### PROBLEM DESCRIPTION
Find the line with "- Compared to" in the records below. Copy it and every line after it, up to and including the line with "Step 1 (the".

Stored items
This design comes from an exercise in tuning for small area, a short achievable clock period and few clock cycles per item on the open sky130 flow, not from production work. In this exercise RTL edits were held to simulation tests only and were not proved equivalent to the original.

// wt_sine
module wt_sine (
  input             clk,
  input             rst,
  input             in_valid,
  output            in_ready,
  input      [1:0]  in_op,
  input      [31:0] in_a,
  input      [31:0] in_b,
  output reg        out_valid,
  input             out_ready,
  output reg [31:0] out_data,
  output reg [1:0]  out_fault
);
  reg        v1;
  reg [1:0]  op1;
  reg [31:0] a1, b1;
  reg        v2;
  reg [1:0]  f2;
  reg [8:0]  j2;
  reg [23:0] g2;
  reg signed [9:0] ef2;
  reg        v3;
  reg [1:0]  f3;
  reg [8:0]  j3;
  reg [23:0] pm3;
  reg        up3, pg3, ps3;
  reg [4:0]  dd3;
  reg        dbig3;
  reg [7:0]  ea3;
  reg        sk_valid;
  reg [31:0] sk_data;
  reg [1:0]  sk_fault;
  reg        rdy;
  wire adv = !sk_valid;
  assign in_ready = rdy;
  wire [1:0]  f1;
  wire [8:0]  j1;
  wire [23:0] n1;
  wire [7:0]  bf1;
  wt_front u_front (.op(op1), .a(a1), .b(b1), .fault(f1), .j(j1), .n(n1), .bf(bf1));
  wire [23:0]       g1;
  wire signed [9:0] ef1;
  ...
Size in the first run: about 110 I/O pins.
export LEC_CHECK = 0
export ABC_AREA = 1
export CAP_MARGIN = 0
export CORE_MARGIN = 2
export CORE_UTILIZATION = 50
export CTS_CLUSTER_DIAMETER = 150
export CTS_CLUSTER_SIZE = 24
export PLACE_DENSITY = 0.65
export SLEW_MARGIN = 0
export SYNTH_MEMORY_MAX_BITS = 65536
create_clock -name core_clock -period 100.0 [get_ports {clk}]
standard.sh (not shown) runs the stock make flow with config.mk's settings and CLKGATE_MAP_FILE= SYNTH_SCRIPT=/design/flow/synth_recipe.tcl, a recipe that flattens the netlist after the stock synthesis.
==> flow/flow/run.sh <==
#!/bin/bash
# Own flow: the standard layout (standard.sh, all steps unchanged) with one
# difference: the port buffers that global placement inserts on every input
# and output are sky130_fd_sc_hd__buf_2 cells instead of the resizer's default
# choice (a clkdlybuf4s50 delay cell). The full make output goes to
# standard_flow.log in this folder.
set -euo pipefail
export BUFFER_PORTS_ARGS="-buffer_cell sky130_fd_sc_hd__buf_2"
bash standard.sh > standard_flow.log 2>&1
Testbench counts at the start, summed over its fixed seeds: cycles 32,032, items 32,000.
==> next run, changes <==
- CORE_UTILIZATION: 50 -> 40
- PLACE_DENSITY: 0.65 -> 0.55
Outcome: Die area increases by 25%. Maximum frequency hardly moves. Setup slack loses 12 ps. Non-clock buffer count decreases by 5.
==> next run, changes <==
- CTS_BUF_LIST: not set -> sky130_fd_sc_hd__clkbuf_8
- CTS_CLUSTER_DIAMETER: 150 -> not set
- CTS_CLUSTER_SIZE: 24 -> not set
Result: The new run passed the timing, DRC and antenna checks. Setup slack is worse by 150 ps. Cell count went up by 0.76%. Sequential cell count is unchanged. Core utilization climbs by 0.36 points. Register-to-register slack improves by 80 ps.
==> next run, changes <==
- CTS_BUF_LIST: sky130_fd_sc_hd__clkbuf_8 -> not set
- CTS_CLUSTER_DIAMETER: not set -> 150
- CTS_CLUSTER_SIZE: not set -> 28
Result: Core utilization goes down by 0.44 points. Final cell count goes down slightly. Area after synthesis stays the same. Count of clock-buffer cells in the layout goes down by 26. Worst setup slack improved by 140 ps. Final area goes down slightly. Hold slack improved by 7.2 ps. Die area is unchanged.


## try-delta
Starting RTL as in the previous note.
Settings: LEC_CHECK=0, ABC_AREA=1, CAP_MARGIN=0, CORE_MARGIN=2, CORE_UTILIZATION=40, PLACE_DENSITY=0.55, SLEW_MARGIN=0, SYNTH_MEMORY_MAX_BITS=65536; clock period 100.0 ns.
Scripts as last shown in full above: flow/flow/run.sh
try-delta finished all stages; the layout is clean.
Testbench counts of try-delta, summed over its fixed seeds: cycles 32,032, items 32,000.
Input-level comparison between try-quartz and try-delta:
Settings: setting CTS_CLUSTER_SIZE to 19 for the first time; setting CTS_CLUSTER_DIAMETER to 120 for the first time.
==> results.txt <==
Taking try-delta as the reference, in try-quartz post-route fraction of the period consumed by the critical path level, mean number of vias per cell held. Utilization delta for try-quartz relative to try-delta: 0.34 points lower. Fmax of try-delta is on par with try-quartz. When try-quartz is measured against try-delta, its post-layout worst setup margin turns out 0.027 ns higher. try-delta -> try-quartz: final wirelength flat. Clock-buffer cell count in try-quartz is 4 below try-delta. try-quartz gives less via count than try-delta did. Of try-quartz and try-delta, it is try-quartz that has the lower growth of design area from synthesis to finish. Looking at worst hold slack, try-quartz sits 0.0048 ns above try-delta.
For try-fjord, these inputs were changed with respect to try-quartz:
Settings: CTS_CLUSTER_SIZE: 19 -> unset; CTS_CLUSTER_DIAMETER: 120 -> unset.
==> flow/run.sh (new file) <==
#!/bin/bash
# synth_recipe.tcl (not shown) runs the flow's synth.tcl, then flattens the netlist and writes it again
# the make line also repeats each setting of config.mk as NAME=value (left out here)
make -C /OpenROAD-flow-scripts/flow DESIGN_CONFIG=/design/flow/config.mk WORK_HOME=/design/flow/orfs CLKGATE_MAP_FILE= SYNTH_SCRIPT=/design/flow/synth_recipe.tcl finish
removed: flow/flow/run.sh
removed: flow/standard.sh
### Flow results
- Of try-quartz and try-fjord, try-fjord shows the higher final-layout non-clock buffer area share, with try-quartz below it.
- try-fjord falls short of try-quartz in clock period minus final worst setup slack.
- Compared to try-quartz, try-fjord leaves less free space in the core.
- Compared try-fjord vs try-quartz, and wire length on met1 is down in try-fjord.
- The worst slack after detailed placement in try-fjord was lower than what try-quartz gave.
- Between try-quartz and try-fjord, the setup slack after layout is higher for try-quartz.
- The sequential share of layout area number comes out lower for try-fjord vs try-quartz.
- Fraction of layout cells with a size suffix above 1 in try-fjord is 1.6 points below try-quartz.
- try-quartz -> try-fjord: count of placed standard cells including taps flat
- Going from try-quartz to try-fjord, first-pass GRT wire length decreased about 1.1%, synthesized net count essentially unchanged.

-- port drivers added, routing unchanged --
The results above use ideal ports. As a check the final layouts listed here were re-extracted and re-timed, cells and wires unchanged.
Step 1 (the two cells are an assumption about what drives the block):
set clk [get_ports {clk}]
set_driving_cell -lib_cell sky130_fd_sc_hd__clkbuf_16 $clk
set_driving_cell -lib_cell sky130_fd_sc_hd__buf_2 [delete_from_list [all_inputs] $clk]
Step 2 moves the port delays by t, midway between the first and last clock arrival at a register: inputs arrive t later, outputs are due t later. That takes back most of the time a late clock gives input paths.
a / b / c = ideal / step 1 / step 2; a / b = the first two.
run | shift t [ns] | setup slack, ns | worst slew at a driven data input, ns
the first run of note 1 | 0.609 | 78.932 / 78.862 / 78.844 | 0.04
the second run of note 1 | 0.609 | 78.920 / 78.851 / 79.028 | 0.06
the third run of note 1 | 0.737 | 78.774 / 78.710 / 79.030 | 0.06
the fourth run of note 1 | 0.611 | 78.911 / 78.840 / 79.033 | 0.06
try-delta | 0.653 | 78.892 / 78.821 / 79.035 | 0.06
try-quartz | 0.619 | 78.918 / 78.848 / 79.022 | 0.07
try-fjord | 0.673 | 78.478 / 78.413 / 78.422 | 0.06
After both steps every run listed still meets setup and hold. The setup slack of the first run of note 1, which loses most, moves by -0.070 ns with the drivers and by -0.088 ns with both steps.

### SOLUTION TO THIS TASK
- Compared to try-quartz, try-fjord leaves less free space in the core.
- Compared try-fjord vs try-quartz, and wire length on met1 is down in try-fjord.
- The worst slack after detailed placement in try-fjord was lower than what try-quartz gave.
- Between try-quartz and try-fjord, the setup slack after layout is higher for try-quartz.
- The sequential share of layout area number comes out lower for try-fjord vs try-quartz.
- Fraction of layout cells with a size suffix above 1 in try-fjord is 1.6 points below try-quartz.
- try-quartz -> try-fjord: count of placed standard cells including taps flat
- Going from try-quartz to try-fjord, first-pass GRT wire length decreased about 1.1%, synthesized net count essentially unchanged.

-- port drivers added, routing unchanged --
The results above use ideal ports. As a check the final layouts listed here were re-extracted and re-timed, cells and wires unchanged.
Step 1 (the two cells are an assumption about what drives the block):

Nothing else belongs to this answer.